(Dataset excerpts)
+ + + + +

<file path="src/rtl/lvds_align_pkg.sv">
// Shared constants for the LVDS word aligner: FSM state codes, the default
// training word and a constant-safe ceiling log2.
package lvds_align_pkg;

   localparam logic [1:0] ST_IDLE   = 2'd0;
   localparam logic [1:0] ST_SEARCH = 2'd1;
   localparam logic [1:0] ST_VERIFY = 2'd2;
   localparam logic [1:0] ST_LOCKED = 2'd3;

   localparam logic [47:0] DEFAULT_TRAIN_PATTERN = 48'hA5C3_0F96_E17B;

   // Ceiling log2 with a floor of 1 bit, so single-value counters still get a port width.
   function automatic int clog2(input int value);
      int result;
      result = 1;
      for (int i = 1; i < 31; i++) begin
         if ((1 << i) < value) result = i + 1;
      end
      return result;
   endfunction

endpackage

</file>
<file path="src/rtl/lvds_align_fsm.sv">
// Alignment controller: walks the beat offset until the training word is seen
// LOCK_CNT times in a row, then holds that offset while the word keeps matching.
module lvds_align_fsm
   import lvds_align_pkg::*;
#(
   parameter int  WORD_BEATS = 6,
   parameter int  LOCK_CNT   = 4,
   parameter int  MISS_LIMIT = 3,
   localparam int OFS_W      = clog2(WORD_BEATS)
) (
   input  logic             I_clk,
   input  logic             I_rstn,
   input  logic             I_train,
   input  logic             I_slip,
   input  logic             I_boundary,
   input  logic             I_match,
   output logic [OFS_W-1:0] O_offset,
   output logic             O_locked,
   output logic             O_align_err,
   output logic [1:0]       O_state
);

   localparam int MC_W    = clog2(LOCK_CNT);
   localparam int MISS_W  = clog2(MISS_LIMIT);
   localparam int SWEEP_W = clog2(2 * WORD_BEATS);

   localparam logic [OFS_W-1:0]   OFS_LAST   = OFS_W'(WORD_BEATS - 1);
   localparam logic [MC_W-1:0]    MC_LAST    = MC_W'(LOCK_CNT - 1);
   localparam logic [MISS_W-1:0]  MISS_LAST  = MISS_W'(MISS_LIMIT - 1);
   localparam logic [SWEEP_W-1:0] SWEEP_LAST = SWEEP_W'(2 * WORD_BEATS - 1);

   logic [1:0]         state_q,  state_d;
   logic [OFS_W-1:0]   offset_q, offset_d;
   logic [MC_W-1:0]    mc_q,     mc_d;
   logic [MISS_W-1:0]  miss_q,   miss_d;
   logic [SWEEP_W-1:0] sweep_q,  sweep_d;
   logic               err_q,    err_d;
   logic [OFS_W-1:0]   ofs_inc;

   assign ofs_inc = (offset_q == OFS_LAST) ? '0 : offset_q + 1'b1;

   always_comb begin
      // NOTE: every next-state signal takes its hold value first, so no path through the case infers a latch.
      state_d  = state_q;
      offset_d = offset_q;
      mc_d     = mc_q;
      miss_d   = miss_q;
      sweep_d  = sweep_q;
      err_d    = err_q;

      case (state_q)
         ST_IDLE: begin
            if (I_slip) offset_d = ofs_inc;
            if (I_train) begin
               state_d = ST_SEARCH;
               sweep_d = '0;
               mc_d    = '0;
            end
         end

         ST_SEARCH: begin
            if (!I_train) begin
               state_d = ST_IDLE;
               err_d   = 1'b0;
               sweep_d = '0;
            end else if (I_boundary) begin
               if (I_match) begin
                  sweep_d = '0;
                  if (LOCK_CNT == 1) begin
                     state_d = ST_LOCKED;
                     err_d   = 1'b0;
                     miss_d  = '0;
                  end else begin
                     state_d = ST_VERIFY;
                     mc_d    = MC_W'(1);
                  end
               end else begin
                  offset_d = ofs_inc;
                  // Two full sweeps without a hit: flag it and keep hunting.
                  if (sweep_q == SWEEP_LAST) begin
                     err_d   = 1'b1;
                     sweep_d = '0;
                  end else begin
                     sweep_d = sweep_q + 1'b1;
                  end
               end
            end
         end

         ST_VERIFY: begin
            if (!I_train) begin
               state_d = ST_IDLE;
               err_d   = 1'b0;
               mc_d    = '0;
            end else if (I_boundary) begin
               if (I_match) begin
                  if (mc_q == MC_LAST) begin
                     state_d = ST_LOCKED;
                     err_d   = 1'b0;
                     miss_d  = '0;
                     mc_d    = '0;
                  end else begin
                     mc_d = mc_q + 1'b1;
                  end
               end else begin
                  state_d  = ST_SEARCH;
                  offset_d = ofs_inc;
                  mc_d     = '0;
               end
            end
         end

         ST_LOCKED: begin
            if (I_slip) begin
               state_d  = ST_IDLE;
               offset_d = ofs_inc;
               miss_d   = '0;
            end else if (I_train && I_boundary) begin
               if (I_match) begin
                  miss_d = '0;
               end else if (miss_q == MISS_LAST) begin
                  state_d  = ST_SEARCH;
                  offset_d = ofs_inc;
                  miss_d   = '0;
                  sweep_d  = '0;
               end else begin
                  miss_d = miss_q + 1'b1;
               end
            end
         end

         default: state_d = ST_IDLE;
      endcase
   end

   always_ff @(posedge I_clk or negedge I_rstn) begin
      if (!I_rstn) begin
         state_q  <= ST_IDLE;
         offset_q <= '0;
         mc_q     <= '0;
         miss_q   <= '0;
         sweep_q  <= '0;
         err_q    <= 1'b0;
      end else begin
         // NOTE: state registers use non-blocking assignments so every flop samples pre-edge values.
         state_q  <= state_d;
         offset_q <= offset_d;
         mc_q     <= mc_d;
         miss_q   <= miss_d;
         sweep_q  <= sweep_d;
         err_q    <= err_d;
      end
   end

   assign O_offset    = offset_q;
   assign O_locked    = (state_q == ST_LOCKED);
   assign O_align_err = err_q;
   assign O_state     = state_q;

endmodule

</file>
<file path="src/rtl/lvds_word_aligner.sv">
// Gearbox from LANES x 2-bit DDR beats to OUT_W-bit words, with the beat offset
// chosen by lvds_align_fsm from a training pattern or by manual slips.
module lvds_word_aligner
   import lvds_align_pkg::*;
#(
   parameter int  LANES      = 4,
   parameter int  WORD_BEATS = 6,
   parameter logic [2*LANES*WORD_BEATS-1:0] TRAIN_PATTERN = DEFAULT_TRAIN_PATTERN,
   parameter int  LOCK_CNT   = 4,
   parameter int  MISS_LIMIT = 3,
   localparam int IN_W       = 2 * LANES,
   localparam int OUT_W      = IN_W * WORD_BEATS,
   localparam int OFS_W      = clog2(WORD_BEATS),
   localparam int SR_W       = (2 * WORD_BEATS - 1) * IN_W
) (
   input  logic             I_clk,
   input  logic             I_rstn,
   input  logic [IN_W-1:0]  I_data,
   input  logic             I_valid,
   input  logic             I_train,
   input  logic             I_slip,
   output logic [OUT_W-1:0] O_data,
   output logic             O_valid,
   output logic [OFS_W-1:0] O_offset,
   output logic             O_locked,
   output logic             O_align_err,
   output logic [1:0]       O_state
);

   localparam logic [OFS_W-1:0] BC_LAST = OFS_W'(WORD_BEATS - 1);

   logic [SR_W-1:0]  sr_q,   sr_d;
   logic [OFS_W-1:0] bc_q,   bc_d;
   logic [OUT_W-1:0] data_q, cand;
   logic             valid_q;
   logic             boundary;
   logic             match;
   logic [OFS_W-1:0] offset;

   // The word boundary is purely a beat count; offset changes only move the window.
   assign sr_d     = I_valid ? {sr_q[SR_W-IN_W-1:0], I_data} : sr_q;
   assign boundary = I_valid && (bc_q == BC_LAST);
   assign bc_d     = !I_valid ? bc_q : ((bc_q == BC_LAST) ? '0 : bc_q + 1'b1);

   always_comb begin
      cand = sr_d[OUT_W-1:0];
      for (int k = 1; k < WORD_BEATS; k++) begin
         if (offset == OFS_W'(k)) cand = sr_d[k*IN_W +: OUT_W];
      end
   end

   assign match = (cand == TRAIN_PATTERN);

   always_ff @(posedge I_clk or negedge I_rstn) begin
      if (!I_rstn) begin
         sr_q    <= '0;
         bc_q    <= '0;
         data_q  <= '0;
         valid_q <= 1'b0;
      end else begin
         sr_q    <= sr_d;
         bc_q    <= bc_d;
         valid_q <= boundary;
         if (boundary) data_q <= cand;
      end
   end

   lvds_align_fsm #(
      .WORD_BEATS (WORD_BEATS),
      .LOCK_CNT   (LOCK_CNT),
      .MISS_LIMIT (MISS_LIMIT)
   ) u_fsm (
      .I_clk       (I_clk),
      .I_rstn      (I_rstn),
      .I_train     (I_train),
      .I_slip      (I_slip),
      .I_boundary  (boundary),
      .I_match     (match),
      .O_offset    (offset),
      .O_locked    (O_locked),
      .O_align_err (O_align_err),
      .O_state     (O_state)
   );

   assign O_data   = data_q;
   assign O_valid  = valid_q;
   assign O_offset = offset;

endmodule
</file>
<file path="config.mk">
export PLATFORM = sky130hd
export DESIGN_NAME = lvds_word_aligner
export DESIGN_NICKNAME = d
export VERILOG_FILES = /design/src/rtl/lvds_align_pkg.sv /design/src/rtl/lvds_align_fsm.sv /design/src/rtl/lvds_word_aligner.sv
export SDC_FILE = /design/constraint.sdc
export NUM_CORES = 1
export LEC_CHECK = 0
export ABC_AREA = 1
export BUFFER_PORTS_ARGS = -buffer_cell sky130_fd_sc_hd__buf_2
export CORE_ASPECT_RATIO = 0.7
export CORE_MARGIN = 2
export CORE_UTILIZATION = 42
export CTS_CLUSTER_DIAMETER = 150
export DETAILED_ROUTE_END_ITERATION = 8
export PLACE_DENSITY = 0.68
export SYNTH_ARGS = -nofsm -noshare
export SYNTH_HDL_FRONTEND = slang
export SYNTH_SLANG_ARGS = --single-unit
</file>
<file path="constraint.sdc">
create_clock -name I_clk -period 2.4 [get_ports I_clk]
set_input_delay 0.12 -clock I_clk [delete_from_list [all_inputs] [get_ports I_clk]]
set_output_delay 0.12 -clock I_clk [all_outputs]
set_load 0.01 [all_outputs]
</file>
==> results of run 1 <==
[state kept, by name, summed over array words and instances (netlist names)]
name,cells
O_valid,1
u_fsm.O_align_err,1
u_fsm.miss_q,2
u_fsm.O_state,2
u_fsm.mc_q,2
u_fsm.O_offset,3
u_fsm.sweep_q,4
bc_q,3
sr_q,88
O_data,48
[critical path, delay by kind of cell (launching register included)]
family	cells	cell delay (ns)
simple gates	14	1.39
compound gates	1	0.17
buf+inv	4	0.62
flops	1	0.43
[where the power goes]
| part | total [mW] | internal (mW) | switching, mW | leakage, nW |
|---|---|---|---|---|
| sequential | 3.64 | 3.27 | 0.374 | 1.80 |
| clock | 2.71 | 1.45 | 1.27 | 0.262 |
| combinational | 13.3 | 5.78 | 7.50 | 5.56 |
| total | 19.6 | 10.5 | 9.14 | 7.61 |
[path summary, 6_finish.rpt]
path	from	endpoint	slack (ns)	depth (start not counted)
worst max-delay path	u_fsm.O_offset[1]$_DFFE_PN0P_	u_fsm.O_offset[0]$_DFFE_PN0P_	-0.35	19
worst min register to register	u_fsm.O_align_err$_DFFE_PN0P_	u_fsm.O_align_err$_DFFE_PN0P_	0.48	2
max in group asynchronous	I_rstn	u_fsm.sweep_q[0]$_DFFE_PN0P_	1.43	3
worst max register to register	u_fsm.O_offset[1]$_DFFE_PN0P_	u_fsm.O_offset[0]$_DFFE_PN0P_	-0.35	19
worst min-delay path	I_data[4]	sr_q[4]$_DFF_PN0_	0.02	5
min in group asynchronous	I_rstn	bc_q[0]$_DFFE_PN0P_	0.26	2
[cell families (layout without fill, tap and decap cells)]
logic type / count (synthesis) / after routing / synth area share
compound gates: 231 / 231 / 0.126
fa+ha+maj: 8 / 8 / 0.00998
buf+inv: 296 / 616 / 0.130
flops: 154 / 154 / 0.384
mux: 1 / 1 / 0.000998
simple gates: 868 / 868 / 0.349
[repair_timing]
action | CTS | global route
hold buffers | 7 | 0
pin swaps | 45 | 59
gates resized for setup | 130 | 95
endpoints found under the hold margin | 70 | 0
buffers inserted | 24 | 10
cloned | 6 | 4
setup endpoints to repair | 14 | 14
[cells in the mapped netlist]
library cell	count	area share
buf_1	2	0.00075
nor3_1	5	0.0025
nand3_4	1	0.0017
and2_1	1	0.00062
o21ai_0	103	0.051
nand3_2	4	0.0040
o21ai_1	17	0.0085
a21oi_2	3	0.0026
nand4_1	9	0.0056
a21oi_1	64	0.032
a2111oi_0	1	0.00087
o22ai_1	5	0.0031
nand2_1	632	0.24
or2_2	7	0.0044
buf_6	14	0.016
o2111ai_1	1	0.00087
a21boi_1	1	0.00075
nor2_1	118	0.044
nor2b_1	1	0.00062
o22a_1	2	0.0017
buf_8	1	0.0015
a31oi_1	14	0.0087
buf_2	25	0.012
a22oi_1	15	0.011
nor3b_2	1	0.0012
nand3_1	71	0.035
nor2_2	7	0.0044
nor2_4	2	0.0022
o21a_1	2	0.0015
clkbuf_1	22	0.0082
clkbuf_2	1	0.00050
mux2i_1	1	0.0010
o21ai_2	2	0.0017
inv_2	7	0.0026
inv_1	212	0.079
a211oi_1	1	0.00075
dfrtp_1	154	0.38
ha_1	8	0.010
nand2_2	9	0.0056
buf_4	12	0.0090
[per-layer routing]
metal | vias up | part of all wire | GRT usage
met5 | - | 0 | 0
met1 | 5340 | 0.44 | 0.404
met3 | 100 | 0.10 | 0.0785
met4 | 0 | 0.028 | 0.102
li1 | 5434 | - | -
met2 | 564 | 0.43 | 0.434
[cell type report]
class                           instances  area share
Inverter                              219      0.0594
Timing Repair Buffer                  365       0.221
Clock inverter                         14     0.00954
Tap cell                              318      0.0278
Multi-Input combinational cell       1108       0.383
Clock buffer                           18      0.0300
Sequential cell                       154       0.270
==> summary.md, run 1 <==
| Metric | Value |
|---|---|
| Status | `finished with violations` |
| Failing checks | `setup timing` |
| Antenna diode count | `0` |
| Synth Register Bits | `154` |
| Hold_ws | `0.0212 ns` |
| Most frequent cells in the layout | `nand2_1 (567), buf_4 (235), inv_1 (207), dfrtp_1 (153), nor2_1 (93)` |
| Yosys cell types | `40` |
| Clk slew on worst S/H paths | `0.07 ns` |
| Register area share after synthesis | `0.384` |
| Final core utilization | `0.608` |
| CP Class | `reg2reg` |
| Most common cell after layout, fill and taps aside | `nand2_1` |
| Setup-failing EPs final | `14` |
| Register area | `3850 sq um` |
| Vias in the first global route | `10,800` |
| DRT Wirelength | `36,800 microns` |
| Overall Power | `19.6 mW` |
| Filler cells | `2,090` |
| Cell mode on critical path | `nand2_2` |
| Syn. warnings | `0` |
| Max incr delay on CP | `0.43 ns` |
| Least-Margin Pin Slew | `0.751 ns` |
| Via/cell ratio | `5.21` |
| Initial Util | `0.426` |
| Hold WC Path Type | `in2reg` |
| Max-slew headroom | `0.486` |
| Antenna violations before repair | `0` |
| DR iter-0 viols | `1,289` |
| Core Rows | `47` |
| Crit path time final | `2.75 ns` |
| Crit path cell chain | `buf_4 -> nand3_4 -> clkinv_8 -> buf_4 -> a21oi_2 -> nand2_1 -> nand2_2 -> nand2_2 -> nor2_4 -> nand2_2 -> nor2_4 -> nand2_2 -> nor2_4 -> nand3_4 -> nand3_4 -> nand2_4 -> buf_6 -> nand4_1 -> nand2_1` |
| TritonCTS Buffers | `17` |
| RSZ-0062 raised after global routing | `true` |
| Synth Net Count | `1,579` |
| Non-filler instance count after layout | `2,196` |
| GRT overflow | `0` |
| Placed Area | `12,400 sq um` |
| Max-slew violation count | `0` |
| Critical path capture point type | `flop` |
| Area of the multi-input gates | `5470 sq um` |
| Critical path fanouts, max | `10` |
| HPWL after DPL | `24,600 microns` |
| Peak supply drop | `0.000705 V` |
| Routed vias | `11,400` |
| Placed cells | `2,114` |
| Worst EP required | `2.74 ns` |
| Dpl ws | `-0.448 ns` |
| Buffers on Ports | `68` |
| Critical Path AT | `3.09 ns` |
| Vert. Die Dim | `133 microns` |
| Tcrit/Tclk final | `1.15` |
| CTS max path bufs | `2` |
| Layout cell share with drive strength beyond 1 | `0.306` |
| CTS sink cnt | `154` |
| DIE AREA | `25,200 sq um` |
| DR pass1 iterations | `6` |
| CTS tree | `built` |
| I/O Pins | `69` |
| Fmax | `364 MHz` |
| Finished Cell Area | `14,300 sq um` |
| Worst path slowest cell | `dfrtp_1` |
| Core area | `23,500 sq um` |
| Netlist Area Pre-Place | `10,000 sq um` |
| Largest net degree at the start of global routing | `67` |
| Post-Syn Instances | `1,558` |
| Worst skew pair latency | `0.45 ns` |
| Fin worst setup slack | `-0.348 ns` |
| Clock Skews | `0.0136 ns` |
| Pwr dens | `1370 nW/um^2` |
| Drt drc | `0` |
| H-tree depth | `4` |
| WL/cell | `16.7 microns` |
| CTS root buf | `clkbuf_16` |
| MaxCap Viol Count | `0` |
| Die X | `189 microns` |
| Crit start category | `flop` |
| Number of routed nets with antenna violations | `0` |
| Setup TNS | `-4.52 ns` |
| Gpl congestion | `1.01` |
| Avg Synthesized Cell Area | `6.44 sq um` |
| Area grow syn2layout | `42.5%` |
| Leakage | `7.61 nW` |
| Total GRT Usage | `0.290` |
| First-pass GRT wire length | `56,800 microns` |
| Layout Nets | `1,886` |
| Final Hold Fails | `0` |
(Power assumes the default switching activity.)
==> run 2: changes to the inputs <==
Settings changed: SETUP_SLACK_MARGIN set to 0.3.
==> run 2 against run 1 <==
Combinational power fell by 5%. Final cell count is 1.6% lower. Critical path depth grew 3. First-iteration DRC count fell by 7.7%. The flow still finishes with violations (setup timing). Count of clock-buffer cells in the layout decreased by 1. Register-to-register slack lost 0.03 ns.
==> summary.md, run 2 (synthesis results as in run 1) <==
| Metric | Value |
|---|---|
| Max-slew headroom | `0.488 (+0.00121)` |
| Max incr delay on CP | `0.44 ns (about the same)` |
| Most frequent cells in the layout | `nand2_1 (555), inv_1 (209), buf_4 (209), dfrtp_1 (152), nor2_1 (104)` |
| Clock power frac | `0.154 (+0.016)` |
| Top layer in use | `met4` |
| Placed cells | `2,091 (-1.1%)` |
| Metal3 WL | `3600 microns (-1.6%)` |
| Largest net degree at the start of global routing | `66 (-1.5%)` |
| Drt drc | `0 (unchanged)` |
| Gpl congestion | `0.983 (-2.8%)` |
| Fmax | `360 MHz (-1.2%)` |
| HPWL after DPL | `24,600 microns (-0.38%)` |
| Status | `finished with violations` |
| Vias in the first global route | `10,400 (-3.5%)` |
| CTS tree | `built` |
| Crit start category | `flop` |
| TritonCTS Buffers | `17 (unchanged)` |
| Pwr dens | `1370 nW/um^2 (about the same)` |
| End of the worst hold path | `u_fsm.mc_q[0]$_DFFE_PN0P_` |
| Sw Pwr | `8.90 mW (-2.6%)` |
| Finished Cell Area | `13,900 sq um (-2.4%)` |
| First-pass GRT wire length | `54,400 microns (-4.3%)` |
| Max-slew violation count | `0 (unchanged)` |
| Antenna violations before repair | `0 (unchanged)` |
| Peak supply drop | `0.000835 V (+18%)` |
| Tcrit/Tclk final | `1.16 (+0.0134)` |
| Leakage | `7.42 nW (-2.6%)` |
| Total GRT Usage | `0.275 (-0.0144)` |
| Critical Path AT | `3.11 ns (+0.02 ns)` |
| Combinational Power Share | `0.655 (-0.021)` |
| WL/cell | `16.5 microns (-1.3%)` |
| Core area | `23,500 sq um (unchanged)` |
| Least-Margin Pin Slew | `0.749 ns (-0.00178 ns)` |
| Crit path time final | `2.78 ns (+0.0321 ns)` |
| Routed vias | `11,200 (-2.1%)` |
| Worst r2r src | `u_fsm.O_offset[0]$_DFFE_PN0P_` |
| Layout cell share with drive strength beyond 1 | `0.285 (-0.0212)` |
| Via/cell ratio | `5.18 (-0.47%)` |
| Cell mode on critical path | `nand2_1` |
| MaxCap Viol Count | `0 (unchanged)` |
| Setup slack, reg-to-reg | `-0.38 ns (-0.03 ns)` |
| Initial Util | `0.426 (unchanged)` |
| Sw frac | `0.464 (-0.00120)` |
| CTS sink cnt | `154 (unchanged)` |
| Non-filler instance count after layout | `2,160 (-1.6%)` |
| Worst skew pair latency | `0.45 ns (about the same)` |
| Core Rows | `47 (unchanged)` |
| Worst path slowest cell | `dfrtp_2` |
| Clk slew on worst S/H paths | `0.07 ns (about the same)` |
| Fin worst setup slack | `-0.380 ns (-0.0321 ns)` |
| Vert. Die Dim | `133 microns (unchanged)` |
| Critical path capture point type | `flop` |
| RSZ-0062 raised after global routing | `true` |
| CTS max path bufs | `2 (unchanged)` |
| Most common cell after layout, fill and taps aside | `nand2_1` |
| I/O Pins | `69 (unchanged)` |
| DRT Wirelength | `35,700 microns (-2.9%)` |
| Top reg by flops | `sr_q` |
| Layout Nets | `1,850 (-1.9%)` |
| Hold WC Path Type | `in2reg` |
| Clock Skews | `0.0108 ns (-0.00271 ns)` |
| DIE AREA | `25,200 sq um (unchanged)` |
| Die X | `189 microns (unchanged)` |
| Failing checks | `setup timing` |
| CP Class | `reg2reg` |
| Hold path cells | `5 (unchanged)` |
| Origin of the worst setup path | `u_fsm.O_offset[0]$_DFFE_PN0P_` |
| GRT overflow | `0 (unchanged)` |
| Worst EP required | `2.73 ns (about the same)` |
| Setup-failing EPs final | `14 (unchanged)` |
| Sequential power share | `0.191 (+0.006)` |
| Hold Crit Start | `I_train` |
| Met2 routed wirelength | `15,700 microns (-1.0%)` |
| Number of routed nets with antenna violations | `0 (unchanged)` |
| Max FFs per register | `88 (unchanged)` |
| Final core utilization | `0.593 (-0.0148)` |
| Antenna diode count | `0 (unchanged)` |
| Final Hold Fails | `0 (unchanged)` |
| DR iter-0 viols | `1,190 (-7.7%)` |
| Placed Area | `12,200 sq um (-1.6%)` |
| H-tree depth | `4 (unchanged)` |
| Internal | `10.3 mW (-2.1%)` |
| Buffers on Ports | `68 (unchanged)` |
| FF-to-FF path depth | `22 (+3)` |
| R2r endpoint | `u_fsm.miss_q[1]$_DFFE_PN0P_` |
| Met1 WL | `15,600 microns (-3.3%)` |
| Area grow syn2layout | `39.1%` |
| Critical path fanouts, max | `6 (-4)` |
| DR pass1 iterations | `6 (unchanged)` |
| Crit path cell chain | `buf_6 -> nand2_4 -> nor2_4 -> buf_12 -> buf_8 -> buf_16 -> buf_6 -> nand2_1 -> nand3_1 -> nand2_1 -> nand2_1 -> a21oi_2 -> buf_4 -> nand2_1 -> nor2_1 -> nand2_1 -> nor2b_4 -> nand3_2 -> nand2_2 -> nand4_1 -> nand2_1 -> o21ai_1` |
| CTS root buf | `clkbuf_16` |
| Overall Power | `19.2 mW (-2.4%)` |
## run 2: changes by cell type in the layout (fill, tap and decap cells not counted), sizes merged
cell         previous run  this run
clkinvlp                5         0
clkinv                  4         8
bufinv                  1         3
inv                   223       224
buf                   355       316
clkbuf                 21        20
dlygate4sd3             7         9
## run 2: power by group through the flow
stage,Sequential [mW],Combinational [mW],Clock [mW]
4_1_cts,3.65,10.9,2.98
3_5_place_dp,3.68,10.3,0
3_3_place_gp,3.66,10.2,0
5_1_grt,3.72,13.4,3.09
6_report,3.65,12.6,2.95
2_1_floorplan,3.84,5.13,0
## run 2: worst max-delay path, delay by kind of cell (launching register included)
kind / cells / cell delay, ns
AOI/OAI and AO/OA: 2 / 0.26
buffers and inverters: 6 / 0.81
DFF: 1 / 0.44
and+or+nand+nor: 14 / 1.17
## run 2: what timing repair did
item / CTS / global route
hold endpoints to repair: 52 / 0
gates resized for setup: 51 / 147
pin swaps: 9 / 55
buffers inserted: 7 / 13
endpoints found under the setup margin: 14 / 26
cloned: 3 / 5
hold buffers: 9 / 0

+ + + + +

Look over the records above and filter for each line with the word "every".

      // NOTE: every next-state signal takes its hold value first, so no path through the case infers a latch.
         // NOTE: state registers use non-blocking assignments so every flop samples pre-edge values.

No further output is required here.